How could you justify that God killed all firstborn children in Egypt?

by Mr Fool 92 Replies latest watchtower beliefs

  • Mr Fool
    Mr Fool

    Was it necessary for God to kill all innocent firstborn children? No other way out for the almighty God?

  • little_Socrates
    little_Socrates

    My only responce is... He didn't even spare his own first born.

  • ctrwtf
    ctrwtf

    Let's see;

    Jehovah hardened Pharoah's heart to keep the Israelites enslaved......then punished him for doing so. If the story is real, and that is a big IF, then Jehovah is an a#$hat!

  • Pacopoolio
    Pacopoolio

    - Pharoah hardened his own heart. The NWT is the CORRECT translation, and the point is that God ALLOWED Pharoah's heart to be hardened.
    - Every human sins due to imperfection, even unconsciously, and every human therefore owes God a death, even babies. They owed him a death, and God can ressurect them in the paradise if he feels they didn't have a chance to live a life.

    /end of Witness explanation

  • sowhatnow
    sowhatnow

    Im still trying to figure out what the purpose of making up such a grandiose story is.

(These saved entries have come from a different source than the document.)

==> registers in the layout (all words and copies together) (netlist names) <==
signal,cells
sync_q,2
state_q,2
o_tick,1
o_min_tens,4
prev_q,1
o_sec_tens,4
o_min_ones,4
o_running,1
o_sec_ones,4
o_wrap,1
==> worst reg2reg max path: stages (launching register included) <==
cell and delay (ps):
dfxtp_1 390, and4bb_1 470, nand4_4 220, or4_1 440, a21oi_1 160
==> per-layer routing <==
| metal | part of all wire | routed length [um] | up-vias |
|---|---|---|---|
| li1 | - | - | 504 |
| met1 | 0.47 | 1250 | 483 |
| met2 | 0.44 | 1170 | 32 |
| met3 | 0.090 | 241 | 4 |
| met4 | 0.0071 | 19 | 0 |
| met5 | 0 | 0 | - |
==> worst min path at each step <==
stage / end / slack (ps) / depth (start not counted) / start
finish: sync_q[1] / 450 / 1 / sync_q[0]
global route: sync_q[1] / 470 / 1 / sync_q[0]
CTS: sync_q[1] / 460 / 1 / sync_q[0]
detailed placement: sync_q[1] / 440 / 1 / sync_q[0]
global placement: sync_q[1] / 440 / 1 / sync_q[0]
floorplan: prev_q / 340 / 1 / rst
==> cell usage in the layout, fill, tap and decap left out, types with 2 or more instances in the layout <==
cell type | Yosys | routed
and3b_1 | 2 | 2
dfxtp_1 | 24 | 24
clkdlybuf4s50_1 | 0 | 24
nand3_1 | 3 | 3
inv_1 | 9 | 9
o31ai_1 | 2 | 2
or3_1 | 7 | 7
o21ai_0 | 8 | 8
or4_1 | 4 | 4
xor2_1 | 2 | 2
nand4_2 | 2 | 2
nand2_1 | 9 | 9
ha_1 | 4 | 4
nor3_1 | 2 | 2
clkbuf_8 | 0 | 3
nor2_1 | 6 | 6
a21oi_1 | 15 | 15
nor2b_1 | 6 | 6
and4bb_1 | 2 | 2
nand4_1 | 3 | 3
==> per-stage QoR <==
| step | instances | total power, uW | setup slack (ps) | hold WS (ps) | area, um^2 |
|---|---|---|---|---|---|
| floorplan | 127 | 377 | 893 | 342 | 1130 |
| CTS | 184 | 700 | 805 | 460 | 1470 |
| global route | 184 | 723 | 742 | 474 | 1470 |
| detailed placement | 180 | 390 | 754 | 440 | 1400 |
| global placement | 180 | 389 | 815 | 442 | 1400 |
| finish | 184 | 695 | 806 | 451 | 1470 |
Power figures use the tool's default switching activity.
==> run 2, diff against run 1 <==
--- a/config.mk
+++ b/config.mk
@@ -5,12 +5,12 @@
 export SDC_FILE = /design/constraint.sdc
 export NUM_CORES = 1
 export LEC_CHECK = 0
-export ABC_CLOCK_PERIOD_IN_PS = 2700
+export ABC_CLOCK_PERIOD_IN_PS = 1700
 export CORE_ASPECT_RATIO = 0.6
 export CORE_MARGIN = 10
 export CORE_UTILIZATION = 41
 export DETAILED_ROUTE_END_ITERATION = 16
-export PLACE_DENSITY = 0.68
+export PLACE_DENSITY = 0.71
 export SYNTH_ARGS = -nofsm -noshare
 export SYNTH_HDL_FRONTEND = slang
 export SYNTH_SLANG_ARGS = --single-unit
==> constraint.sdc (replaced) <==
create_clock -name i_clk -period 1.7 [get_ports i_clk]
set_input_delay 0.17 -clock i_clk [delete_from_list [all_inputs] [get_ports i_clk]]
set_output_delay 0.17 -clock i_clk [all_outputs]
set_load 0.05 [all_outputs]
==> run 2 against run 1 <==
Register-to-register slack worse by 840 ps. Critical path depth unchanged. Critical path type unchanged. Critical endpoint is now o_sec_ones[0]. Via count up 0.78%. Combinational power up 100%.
**config.mk**
```make
export PLATFORM = sky130hd
export DESIGN_NAME = uart_rx_frame
export DESIGN_NICKNAME = d
export VERILOG_FILES = /design/src/rtl/uart_rx_frame.sv
export SDC_FILE = /design/constraint.sdc
export NUM_CORES = 1
export LEC_CHECK = 0
export ABC_CLOCK_PERIOD_IN_PS = 4300
export CAP_MARGIN = 5
export CORE_AREA = 2 2 57 59
export CTS_BUF_LIST = sky130_fd_sc_hd__clkbuf_8
export CTS_CLUSTER_DIAMETER = 100
export CTS_CLUSTER_SIZE = 14
export DETAILED_ROUTE_END_ITERATION = 6
export DIE_AREA = 0 0 59 61
export DONT_BUFFER_PORTS = 1
export PLACE_DENSITY_LB_ADDON = 0.2
export SKIP_CTS_REPAIR_TIMING = 1
export SLEW_MARGIN = 0
export SYNTH_ARGS = -nofsm -noshare
export SYNTH_HDL_FRONTEND = slang
export SYNTH_SLANG_ARGS = --single-unit
```
**constraint.sdc**
```tcl
create_clock -name Clk -period 4.3 [get_ports Clk]
set_clock_uncertainty 0.15 [all_clocks]
set_input_delay 0.43 -clock Clk [delete_from_list [all_inputs] [get_ports Clk]]
set_output_delay 0.43 -clock Clk [all_outputs]
set_load 0.005 [all_outputs]
```
==> config.mk <==
export PLATFORM = sky130hd
export DESIGN_NAME = uart_rx
export DESIGN_NICKNAME = d
export VERILOG_FILES = /design/src/rtl/uart_pkg.sv /design/src/rtl/rx_synchronizer.sv /design/src/rtl/uart_rx.sv
export SDC_FILE = /design/constraint.sdc
export NUM_CORES = 1
export LEC_CHECK = 0
export CAP_MARGIN = 10
export CORE_ASPECT_RATIO = 1.25
export CORE_MARGIN = 5
export CORE_UTILIZATION = 28
export DETAILED_ROUTE_END_ITERATION = 8
export PLACE_DENSITY = 0.47
export SLEW_MARGIN = 20
export SYNTH_ARGS = -nofsm -noshare
export SYNTH_HDL_FRONTEND = slang
export SYNTH_SLANG_ARGS = --single-unit
==> constraint.sdc <==
create_clock -name clk -period 2.8 [get_ports clk]
set_input_delay 0.56 -clock clk [delete_from_list [all_inputs] [get_ports clk]]
set_output_delay 0.56 -clock clk [all_outputs]
set_load 0.01 [all_outputs]
==> src/rtl/uart_pkg.sv <==
// rtl/uart_pkg.sv - shared UART types and default frame parameters
package uart_pkg;

    localparam int UART_DATA_BITS  = 8;
    localparam int UART_OVERSAMPLE = 16;

    typedef enum logic [1:0] {
        IDLE  = 2'd0,
        START = 2'd1,
        DATA  = 2'd2,
        STOP  = 2'd3
    } rx_state_e;

endpackage

==> src/rtl/rx_synchronizer.sv <==
// rtl/rx_synchronizer.sv - two-flop synchronizer for the asynchronous rx line
module rx_synchronizer #(
    parameter logic RESET_VAL = 1'b1
) (
    input  logic clk,
    input  logic rst,
    input  logic d,
    output logic q
);

    logic meta;

    always_ff @(posedge clk or negedge rst) begin
        if (!rst) begin
            meta <= RESET_VAL;
            q    <= RESET_VAL;
        end else begin
            meta <= d;
            q    <= meta;
        end
    end

endmodule

==> src/rtl/uart_rx.sv <==
// rtl/uart_rx.sv - oversampling UART receiver, LSB first, one stop bit
module uart_rx
    import uart_pkg::*;
#(
    parameter int DATA_BITS  = UART_DATA_BITS,
    parameter int OVERSAMPLE = UART_OVERSAMPLE
) (
    input  logic                 clk,
    input  logic                 rst,
    input  logic                 tick,
    input  logic                 rx,
    output logic [DATA_BITS-1:0] data_out,
    output logic                 rx_done,
    output logic                 frame_error
);

    localparam int TW = $clog2(OVERSAMPLE);
    localparam int BW = (DATA_BITS > 1) ? $clog2(DATA_BITS) : 1;
    localparam logic [TW-1:0] HALF_M1  = TW'(OVERSAMPLE / 2 - 1);
    localparam logic [TW-1:0] FULL_M1  = TW'(OVERSAMPLE - 1);
    localparam logic [BW-1:0] LAST_BIT = BW'(DATA_BITS - 1);

    logic                 rxs;
    rx_state_e            state;
    logic [TW-1:0]        tick_cnt;
    logic [BW-1:0]        bit_cnt;
    logic [DATA_BITS-1:0] shift_reg;

    rx_synchronizer #(.RESET_VAL(1'b1)) u_sync (
        .clk (clk),
        .rst (rst),
        .d   (rx),
        .q   (rxs)
    );

    always_ff @(posedge clk or negedge rst) begin
        if (!rst) begin
            state       <= IDLE;
            tick_cnt    <= '0;
            bit_cnt     <= '0;
            shift_reg   <= '0;
            data_out    <= '0;
            rx_done     <= 1'b0;
            frame_error <= 1'b0;
        end else begin
            rx_done     <= 1'b0;
            frame_error <= 1'b0;
            case (state)
                // Start edge is taken immediately so a frame can follow a stop sample directly.
                IDLE: begin
                    if (!rxs) begin
                        state    <= START;
                        tick_cnt <= '0;
                    end
                end
                START: begin
                    if (tick) begin
                        if (tick_cnt == HALF_M1) begin
                            tick_cnt <= '0;
                            bit_cnt  <= '0;
                            state    <= rxs ? IDLE : DATA;
                        end else begin
                            tick_cnt <= tick_cnt + 1'b1;
                        end
                    end
                end
                DATA: begin
                    if (tick) begin
                        if (tick_cnt == FULL_M1) begin
                            tick_cnt  <= '0;
                            shift_reg <= {rxs, shift_reg[DATA_BITS-1:1]};
                            if (bit_cnt == LAST_BIT) begin
                                bit_cnt <= '0;
                                state   <= STOP;
                            end else begin
                                bit_cnt <= bit_cnt + 1'b1;
                            end
                        end else begin
                            tick_cnt <= tick_cnt + 1'b1;
                        end
                    end
                end
                STOP: begin
                    if (tick) begin
                        if (tick_cnt == FULL_M1) begin
                            tick_cnt <= '0;
                            state    <= IDLE;
                            if (rxs) begin
                                data_out <= shift_reg;
                                rx_done  <= 1'b1;
                            end else begin
                                frame_error <= 1'b1;
                            end
                        end else begin
                            tick_cnt <= tick_cnt + 1'b1;
                        end
                    end
                end
                default: state <= IDLE;
            endcase
        end
    end

endmodule

==> results of run 1 <==
[worst min-delay path by stage]
stage / startpoint / to / depth (start not counted)
2_1_floorplan: rst / asynchronous set/reset pin / 0
3_3_place_gp: u_sync.meta / u_sync.q / 0
3_5_place_dp: u_sync.meta / u_sync.q / 0
4_1_cts: u_sync.meta / u_sync.q / 0
5_1_grt: u_sync.meta / u_sync.q / 0
6_report: u_sync.meta / u_sync.q / 0
[per-stage QoR]
stage	power, mW	instance area, um2	hold slack [ns]	worst slack [ns]
after global routing	1.292	1620	0.3671	0.7241
after detailed placement	0.7681	1504	0.3493	0.4815
after floorplan	0.7222	1314	0.2644	1.223
final	1.211	1620	0.3569	0.7894
after global placement	0.7608	1504	0.3468	0.4906
after CTS	1.227	1620	0.3600	0.7835
[cell families after synthesis]
family	Yosys count	synth area share
xor+xnor	1	0.006668
simple gates	27	0.1476
flops	29	0.5543
compound gates	15	0.08000
mux	19	0.1619
buf+inv	6	0.02095
fa+ha+maj	3	0.02857
[cells in the final DEF (no fill, tap or decap), types with 2 or more instances in the layout]
cell,n
ha_1,3
a21oi_1,2
nand3_1,2
nor3_1,2
a221o_1,2
dfrtp_1,27
mux2_2,18
clkdlybuf4s50_1,13
inv_1,2
dfstp_2,2
a31oi_1,2
o21ai_0,3
and3_1,2
a211oi_1,2
nor3b_1,3
nand2_1,5
clkbuf_8,6
==> src/rtl/decode_stage_if.sv <==
// rtl/decode_stage_if.sv - fetch-side and decode-side handshake bundle for the IF/ID register
interface decode_stage_if #(
  parameter int XLEN = 64
);
  logic            if_valid;
  logic [XLEN-1:0] if_pc;
  logic [31:0]     if_instr;
  logic            if_ready;
  logic            flush;

  logic            id_ready;
  logic            id_valid;
  logic [XLEN-1:0] id_pc;
  logic [31:0]     id_instr;
  logic [6:0]      id_opcode;
  logic [2:0]      id_funct3;
  logic [6:0]      id_funct7;
  logic [4:0]      id_rs1;
  logic [4:0]      id_rs2;
  logic [4:0]      id_rd;
  logic [XLEN-1:0] id_imm;
  logic            id_reg_write;
  logic            id_mem_read;
  logic            id_mem_write;
  logic            id_branch;
  logic            id_jump;
  logic            id_alu_src;
  logic            id_illegal;

  modport master (
    output if_valid, if_pc, if_instr, flush, id_ready,
    input  if_ready, id_valid, id_pc, id_instr, id_opcode, id_funct3, id_funct7,
           id_rs1, id_rs2, id_rd, id_imm, id_reg_write, id_mem_read, id_mem_write,
           id_branch, id_jump, id_alu_src, id_illegal
  );

  modport slave (
    input  if_valid, if_pc, if_instr, flush, id_ready,
    output if_ready, id_valid, id_pc, id_instr, id_opcode, id_funct3, id_funct7,
           id_rs1, id_rs2, id_rd, id_imm, id_reg_write, id_mem_read, id_mem_write,
           id_branch, id_jump, id_alu_src, id_illegal
  );
endinterface

==> src/rtl/decode_stage.sv <==
// rtl/decode_stage.sv - one-entry IF/ID register with registered RV64 decode
// Optional macro DECODE_ILLEGAL_CHECK_EN flags unsupported opcodes on id_illegal.
module decode_stage #(
  parameter int          XLEN      = 64,
  parameter logic [31:0] NOP_INSTR = 32'h00000013
) (
  input  logic          clk,
  input  logic          rst,
  decode_stage_if.slave bus
);

  typedef enum logic [2:0] {FMT_R, FMT_I, FMT_S, FMT_B, FMT_U, FMT_J, FMT_X} fmt_t;

  typedef struct packed {
    logic [XLEN-1:0] pc;
    logic [31:0]     instr;
    logic [6:0]      opcode;
    logic [2:0]      funct3;
    logic [6:0]      funct7;
    logic [4:0]      rs1;
    logic [4:0]      rs2;
    logic [4:0]      rd;
    logic [XLEN-1:0] imm;
    logic            reg_write;
    logic            mem_read;
    logic            mem_write;
    logic            branch;
    logic            jump;
    logic            alu_src;
    logic            illegal;
  } payload_t;

  function automatic payload_t decode(input logic [XLEN-1:0] pc, input logic [31:0] instr);
    payload_t    p;
    fmt_t        fmt;
    logic [31:0] imm32;
    p        = '0;
    fmt      = FMT_X;
    imm32    = '0;
    p.pc     = pc;
    p.instr  = instr;
    p.opcode = instr[6:0];
    p.funct3 = instr[14:12];
    p.funct7 = instr[31:25];
    p.rs1    = instr[19:15];
    p.rs2    = instr[24:20];

    case (instr[6:0])
      7'h03, 7'h13, 7'h1B, 7'h67: fmt = FMT_I;
      7'h23:                      fmt = FMT_S;
      7'h63:                      fmt = FMT_B;
      7'h37, 7'h17:               fmt = FMT_U;
      7'h6F:                      fmt = FMT_J;
      7'h33, 7'h3B:               fmt = FMT_R;
      default:                    fmt = FMT_X;
    endcase

    case (fmt)
      FMT_I:   imm32 = {{20{instr[31]}}, instr[31:20]};
      FMT_S:   imm32 = {{20{instr[31]}}, instr[31:25], instr[11:7]};
      FMT_B:   imm32 = {{19{instr[31]}}, instr[31], instr[7], instr[30:25], instr[11:8], 1'b0};
      FMT_U:   imm32 = {instr[31:12], 12'h000};
      FMT_J:   imm32 = {{11{instr[31]}}, instr[31], instr[19:12], instr[20], instr[30:21], 1'b0};
      default: imm32 = '0;
    endcase
    p.imm = XLEN'($signed(imm32));

    // Stores and branches have no destination; bits 11:7 carry immediate bits there.
    p.rd        = (fmt == FMT_S || fmt == FMT_B) ? 5'd0 : instr[11:7];
    p.reg_write = (fmt == FMT_R) || (fmt == FMT_I) || (fmt == FMT_U) || (fmt == FMT_J);
    p.alu_src   = (fmt == FMT_I) || (fmt == FMT_S) || (fmt == FMT_U) || (fmt == FMT_J);
    p.mem_read  = (instr[6:0] == 7'h03);
    p.mem_write = (instr[6:0] == 7'h23);
    p.branch    = (instr[6:0] == 7'h63);
    p.jump      = (instr[6:0] == 7'h6F) || (instr[6:0] == 7'h67);
`ifdef DECODE_ILLEGAL_CHECK_EN
    p.illegal   = (fmt == FMT_X);
`else
    p.illegal   = 1'b0;
`endif
    return p;
  endfunction

  payload_t q_r;
  payload_t empty_p;
  payload_t in_p;
  logic     valid_r;
  logic     accept;

  always_comb begin
    empty_p         = decode('0, NOP_INSTR);
    empty_p.illegal = 1'b0;
  end

  always_comb begin
    in_p = decode(bus.if_pc, bus.if_instr);
  end

  assign bus.if_ready = !valid_r || bus.id_ready;
  assign accept       = bus.if_valid && bus.if_ready;

  // Reset beats flush beats accept; a drained register reloads the NOP decode.
  always_ff @(posedge clk) begin
    if (rst || bus.flush) begin
      valid_r <= 1'b0;
      q_r     <= empty_p;
    end else if (accept) begin
      valid_r <= 1'b1;
      q_r     <= in_p;
    end else if (bus.id_ready) begin
      valid_r <= 1'b0;
      q_r     <= empty_p;
    end
  end

  assign bus.id_valid     = valid_r;
  assign bus.id_pc        = q_r.pc;
  assign bus.id_instr     = q_r.instr;
  assign bus.id_opcode    = q_r.opcode;
  assign bus.id_funct3    = q_r.funct3;
  assign bus.id_funct7    = q_r.funct7;
  assign bus.id_rs1       = q_r.rs1;
  assign bus.id_rs2       = q_r.rs2;
  assign bus.id_rd        = q_r.rd;
  assign bus.id_imm       = q_r.imm;
  assign bus.id_reg_write = q_r.reg_write;
  assign bus.id_mem_read  = q_r.mem_read;
  assign bus.id_mem_write = q_r.mem_write;
  assign bus.id_branch    = q_r.branch;
  assign bus.id_jump      = q_r.jump;
  assign bus.id_alu_src   = q_r.alu_src;
  assign bus.id_illegal   = q_r.illegal;

endmodule
<file path="config.mk">
export PLATFORM = sky130hd
export DESIGN_NAME = qcpu_spi_mem
export DESIGN_NICKNAME = d
export VERILOG_FILES = /design/src/rtl/qcpu_spi_mem.sv
export SDC_FILE = /design/constraint.sdc
export NUM_CORES = 1
export LEC_CHECK = 0
export CAP_MARGIN = 20
export CELL_PAD_IN_SITES_DETAIL_PLACEMENT = 1
export CELL_PAD_IN_SITES_GLOBAL_PLACEMENT = 1
export CORE_AREA = 2 2 83 85
export DETAILED_ROUTE_END_ITERATION = 10
export DIE_AREA = 0 0 85 87
export PLACE_DENSITY = 0.81
export SLEW_MARGIN = 20
export SYNTH_ARGS = -nofsm -noshare
export SYNTH_HDL_FRONTEND = slang
export SYNTH_SLANG_ARGS = --single-unit
</file>
<file path="constraint.sdc">
create_clock -name clk -period 5.9 [get_ports clk]
set_input_delay 1.18 -clock clk [delete_from_list [all_inputs] [get_ports clk]]
set_output_delay 1.18 -clock clk [all_outputs]
set_load 0.1 [all_outputs]
</file>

    again, I cant get past genisis chapter one.

  • OnTheWayOut
    OnTheWayOut

    Nobody is innocent. Including children.

    (Well, that's the answer if God is a total asshat)

  • Pacopoolio
    Pacopoolio

    Each plague attacked a different Egyptian god and showed that the Jewish god was superior to each one. It was probably an oral "this is why we're better than the greatest nation around, and our god is more powerful, too" story.

  • hamsterbait
    hamsterbait

    Most of the firstborn died because they got their double portion of the mouldy grain.

    Just another self aggrandising Jewish fairy tale, featuring their vicious sand fairy.

  • blondie
    blondie

    So why did these children die for the sins of their fathers?

    (Ezekiel 18:20) 20 The soul that is sinning—it itself will die. A son himself will bear nothing because of the error of the father, and a father himself will bear nothing because of the error of the son. . . .

    (2 Chronicles 25:4) . . .And their sons he did not put to death, but [did] according to what is written in the law, in the book of Moses, that Jehovah commanded, saying: “Fathers should not die for sons, neither should sons themselves die for fathers; but it is each one for his own sin that they should die.”